Katowice, 20.09.2021 (ISBnews) – Jeśli unijny pakiet "Fit for 55" ma zostać zrealizowany, a energetyka przejść transformację, konieczne byłoby wsparcie finansowe także dla energetyki gazowej, uważają prezesi spółek energetycznych. Ich zdaniem, konieczna jest także reforma systemu handlu uprawnieniami do emisji dwutlenku węgla (ETS).
"Jak na razie jako branża energetyczna nie widzimy korzyści [z 'Fit for 55']. Ma być dostępne finansowanie, ale na razie to hipotetyczne miliardy i nie będzie mógł być z tego finansowany gaz. Takimi działaniami zarżniemy UE, sama się rozpadnie. Nie można oczekiwać, że transformację sfinansuje społeczeństwo, my w Polsce takich działań nie przyjmiemy" – powiedział prezes Polskiej Grupy Energetycznej (PGE) Wojciech Dąbrowski podczas panelu na Europejskim Kongresie Gospodarczym w Katowicach.

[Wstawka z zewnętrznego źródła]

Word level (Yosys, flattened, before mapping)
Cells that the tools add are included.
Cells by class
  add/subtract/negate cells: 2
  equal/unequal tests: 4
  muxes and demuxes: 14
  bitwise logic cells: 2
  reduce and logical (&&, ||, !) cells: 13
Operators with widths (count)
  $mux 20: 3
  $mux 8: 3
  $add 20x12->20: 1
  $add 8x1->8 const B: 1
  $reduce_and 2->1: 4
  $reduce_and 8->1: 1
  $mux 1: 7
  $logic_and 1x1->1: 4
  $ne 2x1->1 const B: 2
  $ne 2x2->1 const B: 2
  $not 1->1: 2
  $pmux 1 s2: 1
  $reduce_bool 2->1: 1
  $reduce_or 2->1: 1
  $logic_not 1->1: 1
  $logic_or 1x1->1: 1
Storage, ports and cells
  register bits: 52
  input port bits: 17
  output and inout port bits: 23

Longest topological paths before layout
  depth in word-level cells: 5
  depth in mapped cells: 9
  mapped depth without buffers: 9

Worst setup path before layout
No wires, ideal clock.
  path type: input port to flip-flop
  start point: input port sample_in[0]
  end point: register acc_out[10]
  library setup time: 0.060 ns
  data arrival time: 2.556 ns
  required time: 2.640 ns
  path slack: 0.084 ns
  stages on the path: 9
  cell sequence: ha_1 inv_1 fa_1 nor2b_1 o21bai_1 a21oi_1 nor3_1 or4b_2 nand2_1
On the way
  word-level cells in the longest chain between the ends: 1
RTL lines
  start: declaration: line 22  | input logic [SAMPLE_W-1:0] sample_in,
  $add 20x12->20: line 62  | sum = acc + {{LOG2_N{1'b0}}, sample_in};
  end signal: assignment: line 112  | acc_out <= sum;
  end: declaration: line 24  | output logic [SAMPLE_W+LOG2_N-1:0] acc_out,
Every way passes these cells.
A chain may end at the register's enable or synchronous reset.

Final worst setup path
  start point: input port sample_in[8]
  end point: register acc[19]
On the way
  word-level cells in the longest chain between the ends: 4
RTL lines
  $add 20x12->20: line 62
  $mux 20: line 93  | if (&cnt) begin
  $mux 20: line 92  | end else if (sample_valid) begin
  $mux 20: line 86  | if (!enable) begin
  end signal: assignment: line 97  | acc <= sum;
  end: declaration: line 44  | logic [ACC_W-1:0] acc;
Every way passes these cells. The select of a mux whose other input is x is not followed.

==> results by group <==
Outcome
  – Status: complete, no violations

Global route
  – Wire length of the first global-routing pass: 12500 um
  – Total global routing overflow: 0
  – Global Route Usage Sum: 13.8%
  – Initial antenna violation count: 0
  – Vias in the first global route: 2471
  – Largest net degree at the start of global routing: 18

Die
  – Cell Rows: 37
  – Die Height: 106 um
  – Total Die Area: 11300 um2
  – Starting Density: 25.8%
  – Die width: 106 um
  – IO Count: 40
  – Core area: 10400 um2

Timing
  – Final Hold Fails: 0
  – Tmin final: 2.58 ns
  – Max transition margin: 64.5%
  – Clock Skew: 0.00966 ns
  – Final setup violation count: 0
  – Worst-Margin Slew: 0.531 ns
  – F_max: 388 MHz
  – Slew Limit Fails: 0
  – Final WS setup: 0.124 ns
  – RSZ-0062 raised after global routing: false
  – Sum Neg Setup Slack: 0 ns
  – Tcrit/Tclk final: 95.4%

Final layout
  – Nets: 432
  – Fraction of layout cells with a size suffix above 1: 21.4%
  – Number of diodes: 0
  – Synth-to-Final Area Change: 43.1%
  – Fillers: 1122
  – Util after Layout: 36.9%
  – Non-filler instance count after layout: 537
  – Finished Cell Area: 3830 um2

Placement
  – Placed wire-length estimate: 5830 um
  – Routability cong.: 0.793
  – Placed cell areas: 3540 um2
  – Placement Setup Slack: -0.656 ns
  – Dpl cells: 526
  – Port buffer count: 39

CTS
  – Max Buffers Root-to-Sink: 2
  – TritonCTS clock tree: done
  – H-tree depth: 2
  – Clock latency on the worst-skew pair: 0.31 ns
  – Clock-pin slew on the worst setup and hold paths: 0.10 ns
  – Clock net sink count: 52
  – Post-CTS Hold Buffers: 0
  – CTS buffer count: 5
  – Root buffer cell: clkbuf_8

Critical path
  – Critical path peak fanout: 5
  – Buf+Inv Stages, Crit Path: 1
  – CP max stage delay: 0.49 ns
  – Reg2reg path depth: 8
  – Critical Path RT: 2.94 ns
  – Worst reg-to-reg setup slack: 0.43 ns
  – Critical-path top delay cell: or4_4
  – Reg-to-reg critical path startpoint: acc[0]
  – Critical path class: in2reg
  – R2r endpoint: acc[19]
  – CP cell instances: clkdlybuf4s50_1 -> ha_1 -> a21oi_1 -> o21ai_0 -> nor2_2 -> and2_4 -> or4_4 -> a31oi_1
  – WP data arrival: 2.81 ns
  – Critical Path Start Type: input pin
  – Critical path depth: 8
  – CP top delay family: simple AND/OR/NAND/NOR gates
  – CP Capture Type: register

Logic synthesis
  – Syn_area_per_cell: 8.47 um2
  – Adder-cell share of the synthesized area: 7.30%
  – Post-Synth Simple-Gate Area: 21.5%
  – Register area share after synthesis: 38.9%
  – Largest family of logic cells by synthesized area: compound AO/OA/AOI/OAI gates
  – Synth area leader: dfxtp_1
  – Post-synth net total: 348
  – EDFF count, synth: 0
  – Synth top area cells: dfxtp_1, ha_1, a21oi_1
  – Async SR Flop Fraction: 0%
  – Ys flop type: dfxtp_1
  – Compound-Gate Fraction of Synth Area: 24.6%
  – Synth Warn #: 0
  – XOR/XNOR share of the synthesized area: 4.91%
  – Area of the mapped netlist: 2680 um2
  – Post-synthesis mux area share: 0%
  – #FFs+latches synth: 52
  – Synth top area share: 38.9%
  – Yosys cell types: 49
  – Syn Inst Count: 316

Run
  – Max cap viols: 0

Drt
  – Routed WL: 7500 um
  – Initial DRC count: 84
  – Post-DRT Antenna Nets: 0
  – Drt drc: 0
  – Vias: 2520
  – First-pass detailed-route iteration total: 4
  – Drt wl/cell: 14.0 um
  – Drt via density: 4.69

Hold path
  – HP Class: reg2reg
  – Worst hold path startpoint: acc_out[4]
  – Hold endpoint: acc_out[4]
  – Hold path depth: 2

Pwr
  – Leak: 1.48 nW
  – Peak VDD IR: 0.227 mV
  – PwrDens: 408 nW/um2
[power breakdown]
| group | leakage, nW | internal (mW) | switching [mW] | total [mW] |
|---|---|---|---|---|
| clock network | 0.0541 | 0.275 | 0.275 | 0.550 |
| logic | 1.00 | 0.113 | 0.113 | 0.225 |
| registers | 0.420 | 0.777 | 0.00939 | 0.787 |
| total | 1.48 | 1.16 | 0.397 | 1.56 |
--- src/rtl/sb_lsu_pkg.sv ---
// Shared encodings for the load/store bus adapter: access sizes, FSM states,
// default widths and the alignment rule used to reject bad requests.
package sb_lsu_pkg;

    localparam int DATA_WIDTH     = 32;
    localparam int MEM_ADDR_WIDTH = 32;

    // byte_sel encodings; 2'b11 falls through to word handling everywhere
    localparam logic [1:0] SZ_BYTE = 2'b00;
    localparam logic [1:0] SZ_HALF = 2'b01;
    localparam logic [1:0] SZ_WORD = 2'b10;

    typedef enum logic [2:0] {
        ST_IDLE = 3'd0,
        ST_REQ  = 3'd1,
        ST_RESP = 3'd2,
        ST_DONE = 3'd3,
        ST_ERR  = 3'd4
    } lsu_state_e;

    function automatic logic is_misaligned(input logic [1:0] size, input logic [1:0] off);
        if (size == SZ_HALF) return off[0];
        if (size[1])         return off != 2'b00;
        return 1'b0;
    endfunction

endpackage

--- src/rtl/sb_lsu_if.sv ---
// External data-bus channel: request with valid/ready, read data with rvalid.
interface sb_lsu_if #(
    parameter int ADDR_W = 32,
    parameter int DATA_W = 32
);
    logic              bus_valid;
    logic              bus_ready;
    logic              bus_we;
    logic [ADDR_W-1:0] bus_addr;
    logic [3:0]        bus_be;
    logic [DATA_W-1:0] bus_wdata;
    logic              bus_rvalid;
    logic [DATA_W-1:0] bus_rdata;

    modport master (
        output bus_valid, bus_we, bus_addr, bus_be, bus_wdata,
        input  bus_ready, bus_rvalid, bus_rdata
    );

    modport slave (
        input  bus_valid, bus_we, bus_addr, bus_be, bus_wdata,
        output bus_ready, bus_rvalid, bus_rdata
    );
endinterface

--- src/rtl/sb_lsu_align.sv ---
// Lane steering for the four byte lanes: store byte-enables and replicated
// write data, plus load extraction with sign or zero extension.
module sb_lsu_align
    import sb_lsu_pkg::*;
#(
    parameter int DATA_W = DATA_WIDTH
) (
    input  logic [1:0]        size_i,
    input  logic [1:0]        off_i,
    input  logic              un_sign_i,
    input  logic [DATA_W-1:0] wdata_i,
    input  logic [DATA_W-1:0] rdata_i,
    output logic [3:0]        be_o,
    output logic [DATA_W-1:0] wdata_o,
    output logic [DATA_W-1:0] rdata_o
);
    logic [DATA_W-1:0] shifted;

    assign shifted = rdata_i >> {off_i, 3'b000};

    always_comb begin
        be_o    = 4'b1111;
        wdata_o = wdata_i;
        rdata_o = shifted;
        case (size_i)
            SZ_BYTE: begin
                be_o    = 4'b0001 << off_i;
                wdata_o = {(DATA_W/8){wdata_i[7:0]}};
                rdata_o = {{(DATA_W-8){shifted[7] & ~un_sign_i}}, shifted[7:0]};
            end
            SZ_HALF: begin
                be_o    = 4'b0011 << off_i;
                wdata_o = {(DATA_W/16){wdata_i[15:0]}};
                rdata_o = {{(DATA_W-16){shifted[15] & ~un_sign_i}}, shifted[15:0]};
            end
            default: begin
                be_o    = 4'b1111;
                wdata_o = wdata_i;
                rdata_o = shifted;
            end
        endcase
    end
endmodule

--- src/rtl/sb_lsu.sv ---
// Load/store adapter between the execute stage and the system data bus:
// captures one request, runs the bus handshake, stalls the pipe meanwhile.
module sb_lsu
    import sb_lsu_pkg::*;
#(
    parameter int ADDR_W  = MEM_ADDR_WIDTH,
    parameter int DATA_W  = DATA_WIDTH,
    parameter int TIMEOUT = 255
) (
    input  logic              clk,
    input  logic              rst,
    input  logic              mem_re,
    input  logic              mem_we,
    input  logic [ADDR_W-1:0] addr,
    input  logic [1:0]        byte_sel,
    input  logic              un_sign,
    input  logic [DATA_W-1:0] wdata,
    output logic              hold_o,
    output logic [DATA_W-1:0] rdata_o,
    output logic              rdata_valid_o,
    output logic              misalign_o,
    output logic              err_o,
    sb_lsu_if.master          bus
);
    localparam int               CNT_W    = $clog2(TIMEOUT + 1);
    localparam logic [CNT_W-1:0] CNT_LAST = CNT_W'(TIMEOUT - 1);

    lsu_state_e        state_q, state_d;
    logic [CNT_W-1:0]  cnt_q, cnt_d;
    logic [ADDR_W-1:0] addr_q;
    logic [1:0]        size_q;
    logic              un_sign_q;
    logic [DATA_W-1:0] wdata_q;
    logic              is_read_q;
    logic [DATA_W-1:0] rdata_q, rdata_d;

    logic              capture;
    logic              hold;
    logic              misalign;
    logic              req_valid;
    logic [3:0]        be_al;
    logic [DATA_W-1:0] wdata_al;
    logic [DATA_W-1:0] rdata_ext;

    sb_lsu_align #(.DATA_W(DATA_W)) u_align (
        .size_i    (size_q),
        .off_i     (addr_q[1:0]),
        .un_sign_i (un_sign_q),
        .wdata_i   (wdata_q),
        .rdata_i   (bus.bus_rdata),
        .be_o      (be_al),
        .wdata_o   (wdata_al),
        .rdata_o   (rdata_ext)
    );

    always_ff @(posedge clk or negedge rst) begin
        if (!rst) begin
            state_q   <= ST_IDLE;
            cnt_q     <= '0;
            addr_q    <= '0;
            size_q    <= '0;
            un_sign_q <= 1'b0;
            wdata_q   <= '0;
            is_read_q <= 1'b0;
            rdata_q   <= '0;
        end else begin
            state_q <= state_d;
            cnt_q   <= cnt_d;
            rdata_q <= rdata_d;
            if (capture) begin
                addr_q    <= addr;
                size_q    <= byte_sel;
                un_sign_q <= un_sign;
                wdata_q   <= wdata;
                is_read_q <= mem_re;
            end
        end
    end

    always_comb begin
        state_d       = state_q;
        cnt_d         = cnt_q;
        rdata_d       = rdata_q;
        capture       = 1'b0;
        hold          = 1'b0;
        misalign      = 1'b0;
        req_valid     = 1'b0;
        rdata_valid_o = 1'b0;
        err_o         = 1'b0;
        case (state_q)
            ST_IDLE: begin
                if (mem_re || mem_we) begin
                    if (is_misaligned(byte_sel, addr[1:0])) begin
                        misalign = 1'b1;
                    end else begin
                        // Stall in the request cycle itself so the stage freezes now.
                        capture = 1'b1;
                        hold    = 1'b1;
                        cnt_d   = '0;
                        state_d = ST_REQ;
                    end
                end
            end
            ST_REQ: begin
                hold      = 1'b1;
                req_valid = 1'b1;
                if (bus.bus_ready) begin
                    cnt_d   = '0;
                    state_d = is_read_q ? ST_RESP : ST_DONE;
                end else if (cnt_q == CNT_LAST) begin
                    state_d = ST_ERR;
                end else begin
                    cnt_d = cnt_q + 1'b1;
                end
            end
            ST_RESP: begin
                hold = 1'b1;
                if (bus.bus_rvalid) begin
                    rdata_d = rdata_ext;
                    state_d = ST_DONE;
                end else if (cnt_q == CNT_LAST) begin
                    state_d = ST_ERR;
                end else begin
                    cnt_d = cnt_q + 1'b1;
                end
            end
            ST_DONE: begin
                rdata_valid_o = is_read_q;
                state_d       = ST_IDLE;
            end
            ST_ERR: begin
                err_o   = 1'b1;
                state_d = ST_IDLE;
            end
            default: state_d = ST_IDLE;
        endcase
    end

    // IDLE-cycle outputs follow the live request, so mask them while reset is held.
    assign hold_o        = hold & rst;
    assign misalign_o    = misalign & rst;
    assign rdata_o       = rdata_q;
    assign bus.bus_valid = req_valid;
    assign bus.bus_we    = req_valid & ~is_read_q;
    assign bus.bus_addr  = req_valid ? {addr_q[ADDR_W-1:2], 2'b00} : '0;
    assign bus.bus_be    = req_valid ? be_al : 4'b0000;
    assign bus.bus_wdata = req_valid ? wdata_al : '0;

endmodule

--- src/flat_wrapper.sv ---
// flat-port wrapper written by rule: the top's interface ports become plain ports
module sb_lsu_flat import sb_lsu_pkg::*;
#(
    parameter int ADDR_W  = MEM_ADDR_WIDTH,
    parameter int DATA_W  = DATA_WIDTH,
    parameter int TIMEOUT = 255
)
  (clk, rst, mem_re, mem_we, addr, byte_sel, un_sign, wdata, hold_o, rdata_o, rdata_valid_o, misalign_o, err_o, bus_bus_valid, bus_bus_we, bus_bus_addr, bus_bus_be, bus_bus_wdata, bus_bus_ready, bus_bus_rvalid, bus_bus_rdata);
  sb_lsu_if #(.ADDR_W(ADDR_W), .DATA_W(DATA_W)) bus_i ();
  input  logic clk;
  input  logic rst;
  input  logic mem_re;
  input  logic mem_we;
  input  logic [ADDR_W-1:0] addr;
  input  logic [1:0] byte_sel;
  input  logic un_sign;
  input  logic [DATA_W-1:0] wdata;
  output logic hold_o;
  output logic [DATA_W-1:0] rdata_o;
  output logic rdata_valid_o;
  output logic misalign_o;
  output logic err_o;
  output wire logic [$bits(bus_i.bus_valid)-1:0] bus_bus_valid;
  output wire logic [$bits(bus_i.bus_we)-1:0] bus_bus_we;
  output wire logic [$bits(bus_i.bus_addr)-1:0] bus_bus_addr;
  output wire logic [$bits(bus_i.bus_be)-1:0] bus_bus_be;
  output wire logic [$bits(bus_i.bus_wdata)-1:0] bus_bus_wdata;
  input wire logic [$bits(bus_i.bus_ready)-1:0] bus_bus_ready;
  input wire logic [$bits(bus_i.bus_rvalid)-1:0] bus_bus_rvalid;
  input wire logic [$bits(bus_i.bus_rdata)-1:0] bus_bus_rdata;
  assign bus_bus_valid = bus_i.bus_valid;
  assign bus_bus_we = bus_i.bus_we;
  assign bus_bus_addr = bus_i.bus_addr;
  assign bus_bus_be = bus_i.bus_be;
  assign bus_bus_wdata = bus_i.bus_wdata;
  assign bus_i.bus_ready = bus_bus_ready;
  assign bus_i.bus_rvalid = bus_bus_rvalid;
  assign bus_i.bus_rdata = bus_bus_rdata;
  sb_lsu #(.ADDR_W(ADDR_W), .DATA_W(DATA_W), .TIMEOUT(TIMEOUT)) u_core (.clk(clk), .rst(rst), .mem_re(mem_re), .mem_we(mem_we), .addr(addr), .byte_sel(byte_sel), .un_sign(un_sign), .wdata(wdata), .hold_o(hold_o), .rdata_o(rdata_o), .rdata_valid_o(rdata_valid_o), .misalign_o(misalign_o), .err_o(err_o), .bus(bus_i));
endmodule
--- config.mk ---
export PLATFORM = sky130hd
export DESIGN_NAME = sb_lsu_flat
export DESIGN_NICKNAME = d
export VERILOG_FILES = /design/src/rtl/sb_lsu_pkg.sv /design/src/rtl/sb_lsu_if.sv /design/src/rtl/sb_lsu_align.sv /design/src/rtl/sb_lsu.sv /design/src/flat_wrapper.sv
export SDC_FILE = /design/constraint.sdc
export NUM_CORES = 1
export LEC_CHECK = 0
export ABC_AREA = 0
export CAP_MARGIN = 30
export CORE_ASPECT_RATIO = 0.5
export CORE_UTILIZATION = 25
export DETAILED_ROUTE_END_ITERATION = 7
export GPL_TIMING_DRIVEN = 0
export HOLD_SLACK_MARGIN = 0.15
export PLACE_DENSITY = 0.62
export SLEW_MARGIN = 0
export SYNTH_ARGS = -nofsm -noshare
export SYNTH_HDL_FRONTEND = slang
export SYNTH_HIERARCHICAL = 1
export SYNTH_SLANG_ARGS = --single-unit
--- constraint.sdc ---
create_clock -name clk -period 1.95 [get_ports clk]
set_clock_uncertainty 0.15 [all_clocks]
set_input_delay 0.2925 -clock clk [delete_from_list [all_inputs] [get_ports clk]]
set_output_delay 0.2925 -clock clk [all_outputs]
set_load 0.03 [all_outputs]
==> impl_metrics.py <==
metrics = {
    "setup_path": {
        "startpoint_type": "register",
        "end_kind": "output port",
        "worstPathArrival_ns": 1.99,
        "regToRegStartpoint": "u_core/state_q[0]",
        "path_max_fanout": 5,
        "crit_path_start": "u_core/state_q[0]",
        "path_class": "register to output port",
        "required_ns": 1.51,
    },
    "clocking": {
        "numCtsBuffers": 9,
        "cts_buffer_depth": 2,
        "clk_pin_slew_worst_paths_ns": 0.07,
        "cts_hold_buf": 6,
        "cts-root-buf": "clkbuf_16",
        "cts.sinks": 111,
        "cts_tree": "yes",
        "h-tree-depth": 3,
        "clock_latency_ns": 0.36,
    },
    "yosys": {
        "syn_area_um2": 6426,
        "ys_seq_area_share_pct": 43.22,
        "ys_types": 58,
        "synth_cells": 569,
        "synth_top_area_share_pct": 43.22,
        "avgSynthCellArea_um2": 11.29,
        "ys_top_cells_by_count": "111 x dfrtp_1, 104 x mux2_2, 67 x and2_1",
        "ys_seq_elements": 111,
        "synth-edff-count": 0,
        "yosys_warnings": 6,
        "synth.largest_area_cell": "dfrtp_1",
        "yosys-top-cells-area": "dfrtp_1 43%, mux2_2 18%, and2_1 6.5%, mux2_4 5.1%, mux2i_1 3.6%",
        "synth-async-reset-ratio_pct": 100.0,
        "synth_top_flop_cell": "dfrtp_1",
        "yosysMostFrequentCell": "dfrtp_1",
    },
    "layout": {
        "drive_gt1_share_pct": 48.48,
        "multiInputGateArea_um2": 3690,
        "antennaDiodeCount": 0,
        "ff_latch_area_um2": 2781,
        "fin_nets": 957,
        "area_growth_pct": 66.28,
        "fillers": 2400,
    },
    "route": {
        "wl_met2_mm": 12.41,
        "drc": 0,
        "drt-pass1-iter-count": 6,
        "met1_length_mm": 9.242,
        "met3_length_um": 670,
        "wl_per_cell_um": 18.98,
        "wirelength_mm": 22.74,
        "drtAntennaViolNets": 0,
        "vias": 5553,
        "routed.top_layer": "met4",
        "vias_per_cell": 4.635,
        "drt-initial-drc-count": 261,
    },
    "place": {
        "port_buffers": 208,
        "place.gp.congestion": 0.8690,
        "place_ws_ns": -1.019,
        "hpwl_mm": 15.61,
    },
    "sta": {
        "finalHoldViolCount": 0,
        "setup_slack_ns": -0.4812,
        "timing.final.crit_period_ns": 2.431,
        "fmax_mhz": 411.3,
        "slew_violations": 0,
        "setup_viol": 171,
        "tns_ns": -30.48,
        "max_slew_margin_pct": 62.74,
        "timing.final.crit_share_pct": 124.7,
        "max_slew.worst_pin.slew_ns": 0.5565,
        "rsz0062_at_grt": "true",
    },
    "global_route": {
        "overflow": 0,
        "grt_pass1_wl_mm": 32.63,
        "antenna_found_initial": 0,
        "grtUsageTotal_pct": 16.05,
        "grt_max_degree": 93,
        "grt_pass1_vias": 5709,
    },
    "run": {
        "cap_viol_max_count": 0,
    },
    "power": {
        "p_int_mw": 10.85,
        "peakVddDrop_mv": 0.7072,
        "pwr-share-seq_pct": 22.8,
        "pwr-share-clk_pct": 11.2,
        "combPwrFrac_pct": 66.0,
        "power_density_nw_per_um2": 1700,
        "leakage_nw": 4.653,
        "netSwitchingFraction_pct": 40.28,
        "p_switching_mw": 7.316,
    },
    "floorplanning": {
        "dieArea_um2": 26390,
        "pin_count": 211,
        "start_util_pct": 25.46,
        "core_um2": 25240,
        "dieHeight_um": 115.4,
        "die_w_um": 228.7,
        "rows": 41,
    },
    "run_status": {
        "status": "finished, violations left",
        "violations": "negative setup slack",
    },
    "min_path": {
        "worstHoldPathType": "primary input to async pin",
    },
}
[critical path, cell delays in order, from the launching register on]
cell	delay (ns)
dfrtp_1	0.37
buf_6	0.11
or3b_4	0.40
clkinv_4	0.09
buf_8	0.12
buf_12	0.12
clkbuf_16	0.14
and2_4	0.13
buf_6	0.13
[flip-flops by register name (all words and copies together), names as in the netlist]
signal            cells
u_core/addr_q        32
u_core/rdata_o       32
u_core/wdata_q       32
u_core/cnt_q          8
u_core/state_q        3
u_core/size_q         2
u_core/is_read_q      1
u_core/un_sign_q      1
[cells in the final DEF, fill, tap and decap left out, types with 3 or more instances in the layout]
cell type,count
clkdlybuf4s50_1,135
buf_12,14
nand4_1,3
buf_4,50
buf_2,3
and2_1,18
or2_2,8
mux2i_1,23
a31oi_1,5
o21ai_0,18
dfrtp_1,108
clkbuf_8,4
clkbuf_16,14
a21oi_1,20
nor3_4,3
o21ai_1,4
nand2_1,43
o211ai_2,3
nor2b_1,5
a21oi_2,6
inv_1,4
buf_8,7
nand3b_1,4
o21bai_1,3
o211ai_1,13
and2_4,48
dfrtp_2,3
buf_6,94
nor2_1,7
mux2_2,74
mux2_4,53
[cells by family (layout without fill, tap and decap cells)]
family / count (synthesis) / after routing / synth area share [%]
AND/OR/NAND/NOR: 160 / 160 / 14.04
multiplexers: 150 / 150 / 27.12
flip-flops: 111 / 111 / 43.22
AO/OA/AOI/OAI: 90 / 90 / 10.07
buffers and inverters: 55 / 339 / 5.101
adder cells (fa/ha/maj): 2 / 2 / 0.3893
other: 1 / 2 / 0.05836
[path summary, 6_finish.rpt]
| kind | end | slack (ns) | cells past startpoint |
|---|---|---|---|
| max in group asynchronous | u_core/addr_q[18] | 0.84 | 7 |
| hold / removal | u_core/rdata_o[20] | 0.05 | 5 |
| min in group clk | u_core/addr_q[11] | 0.35 | 1 |
| hold reg to reg | u_core/addr_q[11] | 0.35 | 1 |
| setup / recovery | bus_bus_be[2] | -0.48 | 8 |
| setup reg to reg | u_core/cnt_q[1] | -0.10 | 8 |
[metrics by stage]
stage          cell area (µm²)  util (%)  hold slack (ns)  total power, mW  cells
5_1_grt                  10690     42.34          0.09455            19.06   1198
3_3_place_gp              9000     35.66           0.3276            13.38   1122
2_1_floorplan             6487         -          -0.1531            10.18    570
4_1_cts                  10090     39.97          0.07114            17.10   1169
3_5_place_dp              9029     35.77          0.02062            13.54   1123
6_report                 10690     42.34          0.05433            18.16   1198
[power by group through the flow]
stage,Clock [mW],Combinational [mW],Sequential [mW]
after global routing,2.19,12.6,4.27
after global placement,0,9.32,4.07
after detailed placement,0,9.43,4.11
after CTS,2.12,10.9,4.11
after floorplan,0,5.70,4.47
final,2.03,12.0,4.14
[final cells by class]
| class | instances | area share [%] |
|---|---|---|
| clock buffer | 12 | 2.307 |
| clock inverter | 3 | 0.6323 |
| inverter | 5 | 0.2225 |
| sequential | 111 | 26.03 |
| buffer | 46 | 4.508 |
| tap | 344 | 4.028 |
| multi-input combinational | 404 | 34.53 |
| timing repair buffer | 273 | 27.74 |
[metal layers]
layer	up-vias	track usage (%)
li1	2557	-
met1	2838	19.09
met4	0	5.459
met2	130	29.99
met5	-	0
met3	28	2.232
[what timing repair did]
action                                 4_1_cts  5_1_grt
resized for setup                          593      117
gates cloned                                 5        6
pin swaps                                   11       37
setup endpoints to repair                  125      170
setup buffers                               21       33
endpoints found under the hold margin      111       90
No activity file was read; power rests on OpenSTA's default activity.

Jego zdaniem, konieczne jest, by z Funduszu Modernizacyjnego lub innych środków unijnych można było sfinansować budowę mocy gazowych.
"Energia musi być dostępna i musi być tania. Możemy iść w OZE, ale musimy mieć źródła rezerwowe – gazowe. Panowie w Brukseli muszą zdać sobie sprawę, że startujemy z innego poziomu niż reszta Unii. Jak będzie wsparcie, to okres do 2030 r. jest realny, damy radę. Oczekujemy od UE, że w Polsce wsparcie na gaz powinno się znaleźć" – dodał pełniący obowiązki prezesa Taurona Polskiej Energii Artur Michałowski.
Dąbrowski wskazał też, że jego zdaniem potrzebna jest także reforma systemu ETS, by uprawnienia w mniejszym stopniu były instrumentem politycznym oraz, by były przydzielane tym, którzy tego faktycznie potrzebują.
"ETS nie powinien być na giełdzie, a jedynie być opłatą środowiskową i kontrolowaną. Z jednej strony musimy utrzymać stare aktywa weglowe, z drugiej strony wybudować nowe, a przy rosnącej cenie CO2 to nie jest możliwe" – wskazał natomiast Michałowski.
Z koniecznością wsparcia z różnych funduszy oraz zmian w systemie ETS zgodził się także prezes Enei Paweł Szczeszek.
"Najbardziej chcielibyśmy mieć wiedzę, jaki będzie kształt "Fit for 55" na końcu procesu – jak bardzo dotknie to nas, jak bardzo będziemy musieli korygować nasze plany" – dodał.